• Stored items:

This design comes from an exercise in tuning for small area, a short achievable clock period and few clock cycles on the open sky130 flow, not from production work.
Function was checked by simulation only, so behaviour that the tests miss may differ from the original.

## flow/design.v (module list and top-level ports; edited modules follow where they fit)
// module zeta_rom: 139 lines
// module butterfly_unit: 824 lines
// module ntt_top: 229 lines
module ntt_top (
    input  logic        clk,
    input  logic        rst,
    input  logic        i_start,
    input  logic        i_mode,
    output logic        o_done,
    output logic        o_bram_a_we,
    output logic [7:0]  o_bram_a_addr,
    output logic [15:0] o_bram_a_wdata,
    output logic        o_bram_b_we,
    output logic [7:0]  o_bram_b_addr,
    output logic [15:0] o_bram_b_wdata,
    input  logic [15:0] i_bram_dout_a,
    input  logic [15:0] i_bram_dout_b
);
  // ...
==> flow/flow/run.sh <==
#!/bin/bash
# The standard layout, with the port buffers made of sky130_fd_sc_hd__buf_2
# cells instead of the resizer's default choice. Every port is still buffered.
set -euo pipefail
export BUFFER_PORTS_ARGS="-buffer_cell sky130_fd_sc_hd__buf_2"
bash standard.sh > standard.log 2>&1
==> flow/standard.sh <==
#!/bin/bash
# synth_recipe.tcl (not shown) runs the flow's synth.tcl, then flattens the netlist and writes it again
# the make line also repeats each setting of config.mk as NAME=value (left out here)
make -C /OpenROAD-flow-scripts/flow DESIGN_CONFIG=/design/flow/config.mk WORK_HOME=/design/flow/orfs CLKGATE_MAP_FILE= SYNTH_SCRIPT=/design/flow/synth_recipe.tcl "${@:-finish}"
==> flow/config.mk <==
export PLATFORM = sky130hd
export DESIGN_NAME = ntt_top
export DESIGN_NICKNAME = ntt_top
export VERILOG_FILES = /design/flow/design.v
export SDC_FILE = /design/flow/constraint.sdc
export NUM_CORES = 4
export LEC_CHECK = 0
export ABC_AREA = 1
export CAP_MARGIN = 20
export CORE_MARGIN = 2
export CORE_UTILIZATION = 45
export PLACE_DENSITY = 0.55
export SLEW_MARGIN = 20
==> flow/constraint.sdc <==
create_clock -name core_clock -period 13.5 [get_ports {clk}]
set_input_delay 2.7000 -clock core_clock [delete_from_list [all_inputs] [get_ports {clk}]]
set_output_delay 2.7000 -clock core_clock [all_outputs]
set_load 0.01 [all_outputs]
==> summary.md, run 1 <==
| Metric | Value |
|---|---|
| Met1 usage | 30.7% |
| Fillers | 4697 |
| Number of synthesized flops with an enable pin | 37 |
| Count of unique library cells instantiated by Yosys | 56 |
| Horiz. Die Dim | 224 microns |
| Vias per Instance | 5.17 |
| Synth Area in Simple Gates | 18.1% |
| Area contributors post-synth | dfxtp_1, fa_1, nand2_1 |
| Type of origin of the critical path | register |
| Final ANT Viol Nets | 0 |
| P&R area growth vs syn | 9.40% |
| Outcome | finished clean |
| Synth Register Bits | 323 |
| Die Y | 224 microns |
| Met3 Use GR | 3.42% |
| Final Non-Filler Cells | 3420 |
| Number of I/O pins | 87 |
| Slew Viols, Final | 0 |
| Area of the multi-input gates | 12500 sq um |
| Initial drt markers | 1155 |
| Final setup fails | 0 |
| Worst path bufs/invs | 1 |
| IO Port Bufs | 70 |
| Placer congestion estimate | 0.909 |
| Signal buffers share of area | 1.66% |
| Max Cap Viol | 0 |
Testbench counts, summed over its fixed seeds: cycles 66,632.
==> run 2, diff against run 1 <==
--- a/flow/config.mk
+++ b/flow/config.mk
@@ -9,5 +9,7 @@
 export CAP_MARGIN = 20
 export CORE_MARGIN = 2
 export CORE_UTILIZATION = 45
+export CTS_CLUSTER_DIAMETER = 80
+export CTS_CLUSTER_SIZE = 20
 export PLACE_DENSITY = 0.55
 export SLEW_MARGIN = 20
==> run 2 against run 1 <==
Still clean on timing, DRC and antenna. Clock skew grew 4.3 ps. Final cell count shrank 0.76%. Non-clock buffer count is the same. Area after synthesis is the same. Wire length shrank 0.73%. Synthesized cell count is the same. First-iteration DRC count grew 8.8%. Global-route usage shrank 0.26 points. Design area shrank 2.1%. Largest cell class unchanged. Highest routed layer unchanged.
==> summary.md, run 2 <==
| Metric | Value |
|---|---|
| Type of origin of the critical path | register (unchanged) |
| Crit path max-delay family | flip-flops (unchanged) |
| Worst Setup SP | u_bf.o_r0[5]$_DFF_P_ (was u_bf.o_r0[8]$_DFF_P_) |
| Drt pass-1 iters | 5 (unchanged) |
| Num CTS Buffers | 24 (was 38) |
| Worst path cell trace | buf_2 (unchanged) |
| CP Max Fanout | 3 (unchanged) |
| HP Start | u_bf.w3[10]$_DFF_P_ (unchanged) |
| P&R area growth vs syn | 7.14% (was 9.40%) |
| Area after DPL | 22500 sq um (unchanged) |
| Setup WS post-layout | 9570 ps (was 9590 ps) |
| Critical path depth in cells | 1 (unchanged) |
| Yosys warning count | 3 (unchanged) |
| FF-to-FF Start | u_bf.ch2[5]$_DFF_P_ (unchanged) |
| Area contributors post-synth | dfxtp_1, fa_1, nand2_1 (unchanged) |
| Count of unique library cells instantiated by Yosys | 56 (unchanged) |
| Slew headroom | 35.7% (was 35.6%) |
| Synth Flop Type | dfxtp_1 (unchanged) |
| Period utilization | 29.1% (was 29.0%) |
| Layout cells sized above 1 | 5.90% (was 6.67%) |
| Avg WL per Cell | 17.1 microns (about the same) |
| Post-synth top area share | 26.0% (unchanged) |
| DRC viols | 0 (unchanged) |
| Regs by FF count | u_bf.t13: 17 flops, u_bf.ch2: 16 flops, u_bf.sh2: 16 flops (unchanged) |
| Initial Util | 45.5% (unchanged) |
| Fraction of registers with async set or reset after synthesis | 1.24% (unchanged) |
| Least-Margin Pin Slew | 958 ps (was 960 ps) |
| Clock Path Buffers | 3 (unchanged) |
| Fin. Hold Viols | 0 (unchanged) |
| First-pass GRT wire length | 93000 microns (was 93500 microns) |
| Cell taking the most area after synthesis | dfxtp_1 (unchanged) |
| Syn Area/Cell | 7.90 sq um (unchanged) |
| Most common cell after layout, fill and taps aside | nand2_1 (unchanged) |
| Core area | 47700 sq um (unchanged) |
| Total grt overflow | 0 (unchanged) |
| Number of synthesized flops with an enable pin | 37 (unchanged) |
| Slew Viols, Final | 0 (unchanged) |
| Worst r2r path cells | 16 (unchanged) |
| Layout Skew | 21.3 ps (was 17.1 ps) |
| Final wirelength | 58000 microns (was 58500 microns) |
| Post-CTS setup buffer count | 0 (unchanged) |
| CP max stage cell | dfxtp_1 (unchanged) |
| H-tree levels | 1 (was 2) |
| Crit Path Class | reg -> out (unchanged) |
| Hold buffers post-CTS | 0 (unchanged) |
| PostCTS Resize Cnt | 0 (unchanged) |
| Placer congestion estimate | 0.909 (unchanged) |
| Initial antenna violation count | 2 (was 1) |
| RSZ-0062 raised after global routing | false (unchanged) |
| Die area | 50100 sq um (unchanged) |
| Setup TNS | 0 ps (unchanged) |
| Die Y | 224 microns (unchanged) |
| Final nets | 3115 (was 3129) |
| Final ANT Viol Nets | 0 (unchanged) |
| Post-route cell area | 23300 sq um (was 23800 sq um) |
| Slowest stage delay, CP | 490 ps (was 470 ps) |
| Horiz. Die Dim | 224 microns (unchanged) |
| Number of global-route vias before repair | 17500 (was 17700) |
| Max Cap Viol | 0 (unchanged) |
| Post-Synthesis Cells | 2750 (unchanged) |
| Register bank with the most flops | u_bf.t13 (unchanged) |
| CTS Root Cell | clkbuf_16 (unchanged) |
| Final setup fails | 0 (unchanged) |
| Fmax | 0.254 GHz (was 0.256 GHz) |
| Commonest cells in the netlist | nand2_1, inv_1, dfxtp_1 (unchanged) |
| Number of I/O pins | 87 (unchanged) |
| Dpl hpwl | 44600 microns (unchanged) |
| Worst R2R Setup Slack | 9620 ps (was 9640 ps) |
| CP Capture Type | output pin (unchanged) |
| Worst skew pair latency | 550 ps (was 560 ps) |
| Outcome | finished clean (unchanged) |
| Most frequent cells in the layout | nand2_1, inv_1, dfxtp_1, nor2_1, ha_1 (unchanged) |
| Clk sink count | 323 (unchanged) |
| Place WS | 9630 ps (unchanged) |
| Min Tclk post-route | 3930 ps (was 3910 ps) |
| CTS tree | done (unchanged) |
| Synth Register Bits | 323 (unchanged) |
| Clock slew at reported path FFs | 80 ps (was 60 ps) |
| Worst Path Required | 10800 ps (about the same) |
| FP Rows | 80 (unchanged) |
| HP Class | reg -> reg (unchanged) |
| Vias | 17600 (was 17700) |
| Arrival time at the worst endpoint | 1230 ps (was 1210 ps) |
| Most frequent cell after synthesis | nand2_1 (unchanged) |
| IO Port Bufs | 70 (unchanged) |
| N_diodes | 0 (unchanged) |
| Syn Std Cell Area | 21700 sq um (unchanged) |
| Largest net degree at the start of global routing | 49 (unchanged) |
| Utilization after layout | 48.8% (was 49.8%) |
| Largest register FFs | 17 (unchanged) |
| Initial drt markers | 1257 (was 1155) |
| Seq/Total Area, Yosys | 31.5% (unchanged) |
| Hold path cells | 0 (unchanged) |
| Worst path bufs/invs | 1 (unchanged) |
| Gr usage total | 23.3% (was 23.6%) |
| Vias per Instance | 5.20 (was 5.17) |
[run 2: path summary, 6_finish.rpt]
| path | endpoint |
|---|---|
| worst max-delay path | o_bram_a_wdata[5] |
| worst min-delay path | u_bf.w4[10]$_DFF_P_ |
| worst max register to register | u_bf.t13[14]$_DFF_P_ |
| worst min register to register | u_bf.w4[10]$_DFF_P_ |
| max in group asynchronous | busy$_DFFE_PP0P_ |
| min in group asynchronous | we_q$_DFF_PP0_ |
[run 2: metrics by stage]
step,hold WS (ps),std cells
floorplan,310,2757
global placement,312,3353
detailed placement,312,3353
CTS,323,3394
global route,328,3394
finish,320,3394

• Task description: Using the data above, print exactly the lines from the line that contains "Dim | 224 microns (unchanged) |" through the line that contains "fails | 0 (unchanged) |", with both included.

• Answer to this exercise:
| Horiz. Die Dim | 224 microns (unchanged) |
| Number of global-route vias before repair | 17500 (was 17700) |
| Max Cap Viol | 0 (unchanged) |
| Post-Synthesis Cells | 2750 (unchanged) |
| Register bank with the most flops | u_bf.t13 (unchanged) |
| CTS Root Cell | clkbuf_16 (unchanged) |
| Final setup fails | 0 (unchanged) |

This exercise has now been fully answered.